» Data supplied:

**config.mk**
```make
export PLATFORM = sky130hd
export DESIGN_NAME = mux_n_1_scan_reg
export DESIGN_NICKNAME = d
export VERILOG_FILES = /design/src/rtl/mux_sel_pkg.sv /design/src/rtl/mux_n_1_scan_reg_onehot_decoder.sv /design/src/rtl/mux_n_1_scan_reg.sv
export SDC_FILE = /design/constraint.sdc
export NUM_CORES = 1
export LEC_CHECK = 0
export ABC_CLOCK_PERIOD_IN_PS = 2520
export CAP_MARGIN = 10
export CORE_ASPECT_RATIO = 1.25
export CORE_MARGIN = 5
export CORE_UTILIZATION = 40
export DETAILED_ROUTE_END_ITERATION = 10
export PLACE_DENSITY = 0.91
export SETUP_SLACK_MARGIN = 0.4
export SLEW_MARGIN = 20
export SYNTH_ARGS = -nofsm -noshare
export SYNTH_HDL_FRONTEND = slang
export SYNTH_SLANG_ARGS = --single-unit
```
**constraint.sdc**
```tcl
create_clock -name clk -period 2.52 [get_ports clk]
set_input_delay 0.504 -clock clk [delete_from_list [all_inputs] [get_ports clk]]
set_output_delay 0.504 -clock clk [all_outputs]
set_load 0.02 [all_outputs]
```
[config.mk]
export PLATFORM = sky130hd
export DESIGN_NAME = vga_timing_generator
export DESIGN_NICKNAME = d
export VERILOG_FILES = /design/src/rtl/vga_timing_generator.sv
export SDC_FILE = /design/constraint.sdc
export NUM_CORES = 1
export LEC_CHECK = 0
export BUFFER_PORTS_ARGS = -buffer_cell sky130_fd_sc_hd__buf_2
export CAP_MARGIN = 20
export CORE_AREA = 2 2 82 84
export CTS_CLUSTER_SIZE = 40
export DETAILED_ROUTE_END_ITERATION = 10
export DIE_AREA = 0 0 84 86
export SLEW_MARGIN = 20
export SYNTH_ARGS = -nofsm -noshare
export SYNTH_HDL_FRONTEND = slang
export SYNTH_SLANG_ARGS = --single-unit
[constraint.sdc]
create_clock -name clock -period 1.5 [get_ports clock]
set_input_delay 0.15 -clock clock [delete_from_list [all_inputs] [get_ports clock]]
set_output_delay 0.15 -clock clock [all_outputs]
set_load 0.01 [all_outputs]
===== config.mk =====
export PLATFORM = sky130hd
export DESIGN_NAME = chunked_adder
export DESIGN_NICKNAME = d
export VERILOG_FILES = /design/src/rtl/chunked_adder.sv
export SDC_FILE = /design/constraint.sdc
export NUM_CORES = 1
export LEC_CHECK = 0
export ABC_AREA = 1
export CORE_MARGIN = 2
export CORE_UTILIZATION = 45
export DETAILED_ROUTE_END_ITERATION = 12
export HOLD_SLACK_MARGIN = 0.15
export PLACE_DENSITY = 0.78
export SYNTH_ARGS = -nofsm -noshare
export SYNTH_HDL_FRONTEND = slang
export SYNTH_SLANG_ARGS = --single-unit

===== constraint.sdc =====
create_clock -name clk -period 2.5 [get_ports clk]
set_input_delay 0.25 -clock clk [delete_from_list [all_inputs] [get_ports clk]]
set_output_delay 0.25 -clock clk [all_outputs]
set_load 0.01 [all_outputs]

» Exercise brief:
Give back the material above without altering a single word.

» Response area:
**config.mk**
```make
export PLATFORM = sky130hd
export DESIGN_NAME = mux_n_1_scan_reg
export DESIGN_NICKNAME = d
export VERILOG_FILES = /design/src/rtl/mux_sel_pkg.sv /design/src/rtl/mux_n_1_scan_reg_onehot_decoder.sv /design/src/rtl/mux_n_1_scan_reg.sv
export SDC_FILE = /design/constraint.sdc
export NUM_CORES = 1
export LEC_CHECK = 0
export ABC_CLOCK_PERIOD_IN_PS = 2520
export CAP_MARGIN = 10
export CORE_ASPECT_RATIO = 1.25
export CORE_MARGIN = 5
export CORE_UTILIZATION = 40
export DETAILED_ROUTE_END_ITERATION = 10
export PLACE_DENSITY = 0.91
export SETUP_SLACK_MARGIN = 0.4
export SLEW_MARGIN = 20
export SYNTH_ARGS = -nofsm -noshare
export SYNTH_HDL_FRONTEND = slang
export SYNTH_SLANG_ARGS = --single-unit
```
**constraint.sdc**
```tcl
create_clock -name clk -period 2.52 [get_ports clk]
set_input_delay 0.504 -clock clk [delete_from_list [all_inputs] [get_ports clk]]
set_output_delay 0.504 -clock clk [all_outputs]
set_load 0.02 [all_outputs]
```
[config.mk]
export PLATFORM = sky130hd
export DESIGN_NAME = vga_timing_generator
export DESIGN_NICKNAME = d
export VERILOG_FILES = /design/src/rtl/vga_timing_generator.sv
export SDC_FILE = /design/constraint.sdc
export NUM_CORES = 1
export LEC_CHECK = 0
export BUFFER_PORTS_ARGS = -buffer_cell sky130_fd_sc_hd__buf_2
export CAP_MARGIN = 20
export CORE_AREA = 2 2 82 84
export CTS_CLUSTER_SIZE = 40
export DETAILED_ROUTE_END_ITERATION = 10
export DIE_AREA = 0 0 84 86
export SLEW_MARGIN = 20
export SYNTH_ARGS = -nofsm -noshare
export SYNTH_HDL_FRONTEND = slang
export SYNTH_SLANG_ARGS = --single-unit
[constraint.sdc]
create_clock -name clock -period 1.5 [get_ports clock]
set_input_delay 0.15 -clock clock [delete_from_list [all_inputs] [get_ports clock]]
set_output_delay 0.15 -clock clock [all_outputs]
set_load 0.01 [all_outputs]
===== config.mk =====
export PLATFORM = sky130hd
export DESIGN_NAME = chunked_adder
export DESIGN_NICKNAME = d
export VERILOG_FILES = /design/src/rtl/chunked_adder.sv
export SDC_FILE = /design/constraint.sdc
export NUM_CORES = 1
export LEC_CHECK = 0
export ABC_AREA = 1
export CORE_MARGIN = 2
export CORE_UTILIZATION = 45
export DETAILED_ROUTE_END_ITERATION = 12
export HOLD_SLACK_MARGIN = 0.15
export PLACE_DENSITY = 0.78
export SYNTH_ARGS = -nofsm -noshare
export SYNTH_HDL_FRONTEND = slang
export SYNTH_SLANG_ARGS = --single-unit

===== constraint.sdc =====
create_clock -name clk -period 2.5 [get_ports clk]
set_input_delay 0.25 -clock clk [delete_from_list [all_inputs] [get_ports clk]]
set_output_delay 0.25 -clock clk [all_outputs]
set_load 0.01 [all_outputs]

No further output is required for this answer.